One joke I remember being cut out in syndication was in the Simpsons Treehouse of Horror V.  “Time and Punishment”.
Terrified at the idea of being Re-Neducated, Homer is running from dogs and has the bright idea to pull some wieners from his pockets. “These wieners will give me the quick energy I need.” And he eats the wieners to get a speed burst to escape the dogs That joke is cut from the syndicated version.
Since terentii brought up Star Trek, I remember the run on TechTV that included the footage that was normally cut. Every episode ended 10 minutes longer. They’d run at least three so they’d get realigned on a 30 minute boundary–though often it was a huge marathon of 6 or more episodes.
When G4 took over, they also ran commentary (from people calling in, even) on the bottom of the screen, which was my first exposure to this type of stuff. They called it Star Trek 2.0 (and TNG 2.0).
BTW, terentii: how do you say your name? I’ve always read it as teh-RENT-see, but I now notice it could be TERR-ent-too (Terent II).
Teh-REN-tee. It’s an old Russian name.
The Simpsons had a unique case where occasionally the show would use an abbreviated opening in syndication (no chalkboard gag, no driving through town, and sometimes a very short couch gag) which would save about a minute of screentime. However this didn’t happen on every episode.
I believe they cannot cut the credits out due to union rules . But I guess the rules don’t cover how fast they are run.
Happens a lot with Friends. They also occasionally will cut the opening scene before the opening song, which really gripes me.
Or how small they are. I like to watch credits, a habit developed long before you could look up the information online.
I seem to recall a passage stating (paraphrasing) that with just one minute cut from each episode of THE ANDY GRIFFITH SHOW- those minutes would add up to equal the length of ONE WHOLE SEASON!
theres a episode of pokemon where in a plan to steal pokemon james drinks a potion and turns in to a girl physically he ujst had longer hair and boobs …
4kids cut that scene out and any references to it … the episode makes no sense …
I never even knew that All In The Family had a short, epilogue scene at the end until I bought the DVDs.
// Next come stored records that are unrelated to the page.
[src/pmt_defines.vh]
/*
 holds the register offsets, field positions and reset values of the period match timer.
 assumes it is included by its bare name from the timer design files.
*/
`ifndef PMT_DEFINES_VH
`define PMT_DEFINES_VH
`define PMT_OFF_COUNT        12'h000
`define PMT_OFF_PERIOD       12'h004
`define PMT_OFF_CONTROL      12'h008
`define PMT_OFF_FLAG         12'h00c
`define PMT_RST_COUNT        8'h00
`define PMT_RST_PERIOD       8'hff
`define PMT_RST_CONTROL      7'h00
`define PMT_CTL_PRE_LSB      0
`define PMT_CTL_PRE_MSB      1
`define PMT_CTL_RUN_BIT      2
`define PMT_CTL_POST_LSB     3
`define PMT_CTL_POST_MSB     6
`define PMT_FLAG_MATCH_BIT   1
`define PMT_INSTR_DIV        2'h3
`define PMT_PRE_DIV4_TOP     4'h3
`define PMT_PRE_DIV16_TOP    4'hf
`endif

[src/pmt_prescaler.v]
/*
 prescaler: divides the instruction-rate enable by 1, 4 or 16.
 assumes clr is a one-cycle pulse and en is a one-cycle enable at instruction rate.
*/
`timescale 1ns/10ps
`include "pmt_defines.vh"
module pmt_prescaler (
   input  wire       clk,
   input  wire       rstn,
   input  wire       clr,
   input  wire       en,
   input  wire [1:0] sel,
   output wire       tick
);
   reg  [3:0] cnt_reg;
   reg  [3:0] top;

   always @* begin
      case (sel)
         2'b00:   top = 4'h0;
         2'b01:   top = `PMT_PRE_DIV4_TOP;
         default: top = `PMT_PRE_DIV16_TOP;
      endcase
   end

   assign tick = en && (cnt_reg >= top);

   always @(posedge clk) begin
      if (!rstn || clr) begin
         cnt_reg <= 4'h0;
      end else if (tick) begin
         cnt_reg <= 4'h0;
      end else if (en) begin
         cnt_reg <= cnt_reg + 4'h1;
      end
   end
endmodule // pmt_prescaler

[src/pmt_timer.v]
/*
 period match timer: 8-bit counter, period compare, prescaler, postscaler, apb register slave.
 assumes an apb master on clk; registers are word aligned; one clock at 20 mhz.
*/
// How it works
// - counter clocked from clk divided by four, through the prescaler
// - prescale select 00 divides 1, 01 divides 4, 1x divides 16
// - counter compared continuously with period, counts up from zero
// - on match the next increment loads zero instead of advancing
// - each match advances postscaler; its output sets the match flag
// - postscale select bits 6-3 give ratio of value plus one
// - counter and period fully readable and writable at any time
// - reset loads counter with zero and period with all ones
// - run enable bit 2 starts and stops counting
// - writing the counter clears prescaler and postscaler
// - writing control clears prescaler and postscaler, keeps counter
// - every reset clears prescaler and postscaler
// - control bit 7 reads zero; control resets to zero
`timescale 1ns/10ps
`include "pmt_defines.vh"
module pmt_timer (
   input  wire        clk,
   input  wire        rstn,
   input  wire        psel,
   input  wire        penable,
   input  wire        pwrite,
   input  wire [11:0] paddr,
   input  wire [31:0] pwdata,
   output reg  [31:0] prdata,
   output reg         pready,
   output reg         pslverr,
   output reg         match_irq_flag
);
   reg  [7:0]  count_value_reg;
   reg  [7:0]  period_value_reg;
   reg  [6:0]  timer_control_reg;
   reg  [1:0]  instr_div_reg;
   reg  [3:0]  post_cnt_reg;
   reg  [31:0] rdata_next;
   reg         err_next;
   wire        setup;
   wire        wr;
   wire        wr_count;
   wire        wr_period;
   wire        wr_control;
   wire        wr_flag;
   wire        run;
   wire        instr_en;
   wire        pre_tick;
   wire        match;
   wire        post_fire;
   wire        scaler_clr;

   assign setup      = psel && !penable;
   assign wr         = psel && penable && pready && pwrite;
   assign wr_count   = wr && (paddr == `PMT_OFF_COUNT);
   assign wr_period  = wr && (paddr == `PMT_OFF_PERIOD);
   assign wr_control = wr && (paddr == `PMT_OFF_CONTROL);
   assign wr_flag    = wr && (paddr == `PMT_OFF_FLAG);
   assign run        = timer_control_reg[`PMT_CTL_RUN_BIT];

   assign scaler_clr = wr_count || wr_control;

   always @(posedge clk) begin
      if (!rstn) begin
         instr_div_reg <= 2'h0;
      end else begin
         instr_div_reg <= instr_div_reg + 2'h1;
      end
   end
   assign instr_en = run && (instr_div_reg == `PMT_INSTR_DIV);

   pmt_prescaler u_pre (
      .clk  (clk),
      .rstn (rstn),
      .clr  (scaler_clr),
      .en   (instr_en),
      .sel  (timer_control_reg[`PMT_CTL_PRE_MSB:`PMT_CTL_PRE_LSB]),
      .tick (pre_tick)
   );

   assign match = (count_value_reg == period_value_reg);

   assign post_fire = pre_tick && match &&
                      (post_cnt_reg == timer_control_reg[`PMT_CTL_POST_MSB:`PMT_CTL_POST_LSB]);

   always @(posedge clk) begin
      if (!rstn || scaler_clr) begin
         post_cnt_reg <= 4'h0;
      end else if (post_fire) begin
         post_cnt_reg <= 4'h0;
      end else if (pre_tick && match) begin
         post_cnt_reg <= post_cnt_reg + 4'h1;
      end
   end

   always @(posedge clk) begin
      if (!rstn) begin
         count_value_reg <= `PMT_RST_COUNT;
      end else if (wr_count) begin
         count_value_reg <= pwdata[7:0];
      end else if (pre_tick) begin
         if (match) begin
            count_value_reg <= 8'h00;
         end else begin
            count_value_reg <= count_value_reg + 8'h01;
         end
      end
   end

   always @(posedge clk) begin
      if (!rstn) begin
         period_value_reg <= `PMT_RST_PERIOD;
      end else if (wr_period) begin
         period_value_reg <= pwdata[7:0];
      end
   end

   always @(posedge clk) begin
      if (!rstn) begin
         timer_control_reg <= `PMT_RST_CONTROL;
      end else if (wr_control) begin
         timer_control_reg <= pwdata[6:0];
      end
   end

   always @(posedge clk) begin
      if (!rstn) begin
         match_irq_flag <= 1'b0;
      end else if (post_fire) begin
         match_irq_flag <= 1'b1;
      end else if (wr_flag && !pwdata[`PMT_FLAG_MATCH_BIT]) begin
         match_irq_flag <= 1'b0;
      end else if (wr_flag) begin
         match_irq_flag <= 1'b1;
      end
   end

   // read mux
   always @* begin
      rdata_next = 32'h00000000;
      err_next   = 1'b0;
      case (paddr)
         `PMT_OFF_COUNT:   rdata_next = {24'h000000, count_value_reg};
         `PMT_OFF_PERIOD:  rdata_next = {24'h000000, period_value_reg};
         `PMT_OFF_CONTROL: rdata_next = {25'h0, timer_control_reg};
         `PMT_OFF_FLAG:    rdata_next = {30'h0, match_irq_flag, 1'b0};
         default:          err_next   = 1'b1;
      endcase
   end

   // apb answer one cycle after setup
   always @(posedge clk) begin
      if (!rstn) begin
         pready  <= 1'b0;
         pslverr <= 1'b0;
         prdata  <= 32'h00000000;
      end else if (setup) begin
         pready  <= 1'b1;
         pslverr <= err_next;
         prdata  <= pwrite ? 32'h00000000 : rdata_next;
      end else begin
         pready  <= 1'b0;
         pslverr <= 1'b0;
         prdata  <= 32'h00000000;
      end
   end
endmodule // pmt_timer

[config.mk]
export PLATFORM = sky130hd
export DESIGN_NAME = pmt_timer
export DESIGN_NICKNAME = d
export VERILOG_FILES = /design/src/pmt_prescaler.v /design/src/pmt_timer.v
export VERILOG_INCLUDE_DIRS = /design/src
export SDC_FILE = /design/constraint.sdc
export NUM_CORES = 1
export LEC_CHECK = 0
export ABC_AREA = 1
export BUFFER_PORTS_ARGS = -buffer_cell sky130_fd_sc_hd__buf_2
export CAP_MARGIN = 20
export CORE_MARGIN = 2
export CORE_UTILIZATION = 51
export CTS_CLUSTER_DIAMETER = 150
export DETAILED_ROUTE_END_ITERATION = 7
export GPL_ROUTABILITY_DRIVEN = 0
export PLACE_DENSITY = 0.87
export SLEW_MARGIN = 20
export SYNTH_ARGS = -nofsm -noshare
export SYNTH_HDL_FRONTEND = slang
export SYNTH_SLANG_ARGS = --single-unit
[constraint.sdc]
create_clock -name clk -period 1.8 [get_ports clk]
set_input_delay 0.45 -clock clk [delete_from_list [all_inputs] [get_ports clk]]
set_output_delay 0.45 -clock clk [all_outputs]
set_load 0.1 [all_outputs]
==> results by group <==
Hold path
  • Worst Hold Class: primary input to flop
  • Hold wc startpoint: penable

Logic synthesis
  • Most common cell in the synthesized netlist: nand2_1
  • Mean Syn Cell Area: roughly 7 µm²
  • Register area share after synthesis: between 30 and 40%
  • Async set or reset register ratio after synthesis: 0%
  • Most frequent cells after synthesis: nand2_1 (85), inv_1 (49), dfxtp_1 (44)
  • Yosys reg bits: between 40 and 50
  • Largest cells by area after synthesis: dfxtp_1 (34%), nand2_1 (12%), buf_4 (7.2%)
  • Synth area leader: dfxtp_1
  • Area fraction of the dominant cell type after synthesis: 33.62%
  • Mapped cell area: 0.002620 mm²
  • Post-synth EDFFs: 0
  • Prevailing post-synth register cell: dfxtp_1
  • Cell count after synthesis: 375
  • Synth cell types: 33
  • YS warnings: 0

Die
  • FP Rows: 26
  • Initial Utilization: ~52%
  • I/O pin count: 84
  • Chip height: about 76 µm
  • Core Footprint: approximately 0.0050 mm²
  • Die ar.: ~0.0057 mm²
  • Die X: around 76 µm

Final layout
  • Post-layout util: between 50% and 60%
  • Multi-input gate area: roughly 0.0014 mm²
  • Share of layout cells above drive strength 1: about a fifth
  • # diodes: 0
  • Fill cell count: 467
  • Seq. cell area: between 800 and 900 µm²
  • # nets final: approximately 480
  • Non-filler instance count after layout: 490
  • Area Growth Syn to Fin: 13.47%

Route
  • DR pass1 iterations: 4
  • 1st-iter DRT viols: 131
  • Detailed-route DRC error count: 0
  • Final wirelength: about 5.9 mm
  • Vias per cell: 5.071
  • Via count: 2,485
  • Number of routed nets with antenna violations: 0
  • DR WL/cell: ~12 µm

Critical path
  • Crit path from: timer_control_reg[1]
  • Crit-path max cell delay: between 0.3 and 0.4 ns
  • Worst path cell trace: inv_2 > ha_1 > nand2_1 > inv_1 > nand3_1 > nand3_2 > nand2_4 > buf_6 > nand3_1 > nand2_1 > inv_1 > a21oi_2
  • Critical Path Slowest Stage Cell: dfxtp_2
  • Reg-to-reg startpoint: timer_control_reg[1]
  • Critical path type: flop to flop
  • Startpoint Class: flop
  • Critical Path AT: ~1.9 ns
  • Data required, critical path: 2.04 ns
  • Worst-path maximum fanout: 5
  • Element type at the critical path end: flop

Flow run
  • Max_cap viols: 0

Pwr
  • Tot Pwr: 0.001965 W
  • VDD IR max: 0.3878 mV
  • PwrDens: about 660 mW/mm²
  • Leak Pwr: 1.488 nW

CTS
  • Htree depth: 2
  • CTS tree: yes
  • Root Driver: clkbuf_8
  • CTS clk-pin slew, worst paths: 0.08 ns
  • Clock Path Buffers: 2
  • Cts bufs inserted: 5
  • Setup bufs post-CTS: 0
  • Post-cts hold buffer count: 0
  • Clk_lat worst skew: 0.31 ns
  • Clk sinks: 44

GRT
  • First-pass GRT wire length: 9.818 mm
  • Grt total ovfl: 0
  • Largest net degree at the start of global routing: 17
  • Initial antenna violation count: 0
  • Vias in the first global route: ~2.3k
  • Total Routing Usage GR: 22.59%

STA
  • Final-report setup violation count: 0
  • Min cycle time layout: about 1.7 ns
  • Tcrit/Tclk final: a little over 90%
  • Hold Violations, Final: 0
  • Final worst clock skew: between 0.005 and 0.006 ns
  • Slack of the critical path: approximately 0.12 ns
  • Max Freq: roughly 0.6 GHz
  • Smallest hold slack: approximately 0.33 ns
  • Slew Limit Fails: 0

Place
  • DP HPWL: between 4 and 5 mm
  • Placed insts: between 400 and 500
  • Setup WS pre-CTS: -0.1004 ns
  • I/O Buffers: 35

Status
  • Status: completed
[metrics by stage]
step / TNS, ns / instance area [µm²]
finish: 0 / 2973
floorplan: 0 / 2708
global route: -0.2503 / 2973
global placement: -0.2046 / 2829
CTS: 0 / 2922
detailed placement: -1.002 / 2829
[area by class of cell]
class,instances,area share (%)
well taps,70,2.946
inverters,51,6.439
clock inverters,2,0.3367
flip-flops and latches,44,29.76
clock buffers,6,2.778
repair buffers,47,9.049
multi-input cells,270,48.70
[worst paths after layout]
kind         slack (ns)            endpoint  depth (start not counted)
min reg2reg        0.43    instr_div_reg[0]                          1
min                0.33              pready                          2
max reg2reg        0.12  count_value_reg[1]                         12
max                0.12  count_value_reg[1]                         12
[report_power, final]
group          internal (W)  total (W)  switching [W]
registers          0.000978   0.000980     0.00000201
clock network      0.000307   0.000658       0.000351
logic             0.0000377   0.000326       0.000289
[cells by family (layout without fill, tap and decap cells)]
logic type,count (synthesis),after routing,synth area share [%]
simple gates,176,176,31.38
xor+xnor,14,14,4.680
buf+inv,84,106,16.14
flops,44,44,33.62
other cells,1,24,0.1431
fa+ha+maj,8,8,3.821
compound gates,48,48,10.22
[cell usage in the layout, fill, tap and decap left out]
cell and n:
a21boi_0 1, a21oi_1 23, a21oi_2 2, buf_2 35, buf_4 11, buf_6 1
clkbuf_8 6, clkinv_2 2, conb_1 24, dfxtp_1 41, dfxtp_2 3, ha_1 7
ha_4 1, inv_1 48, inv_2 3, nand2_1 84, nand2_2 2, nand2_4 3
nand3_1 32, nand3_2 5, nand4_1 10, nor2_1 29, nor2_2 1, nor2_4 3
nor3_1 3, nor3_2 1, nor3_4 2, o21ai_0 10, o21ai_1 1, o21ai_2 3
o21bai_1 1, o221ai_1 1, o22ai_1 6, or2_2 1, xnor2_1 7, xor2_1 7
[layer usage]
metal  track usage [%]  vias up  wire length [µm]
li1                  -     1238                 -
met1             27.00     1163              2398
met2             40.77       76              3044
met3             4.101        8               362
met4             7.407        0                89
met5                 0        -                 0
[timing repair]
action / in CTS / in global routing
endpoints found under the hold margin: 0 / 0
gates resized for setup: 0 / 13
setup endpoints to repair: 0 / 13
[critical path, delay by kind of cell, from the launching register on]
family          cells  cell delay [ns]
flops               1             0.36
compound gates      1             0.13
simple gates        6             0.54
fa+ha+maj           1             0.29
buf+inv             4             0.30
No activity file was read; power rests on OpenSTA's default activity.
And I’ve been watching the show in syndication for as long as I can remember.
Andy Griffith had 249 episodes. Chop one minute from each, that would give you 249 minutes (or 4 hours and 9 minutes).
249 / 21 minutes = 11.8 episodes. Andy usually had 28-32 episodes per season.
So, not quite. Maybe a third of a season.
But still semi-amazing.
mmm
One minute? You think they cut a mere one minute from reruns? Esp. one that old?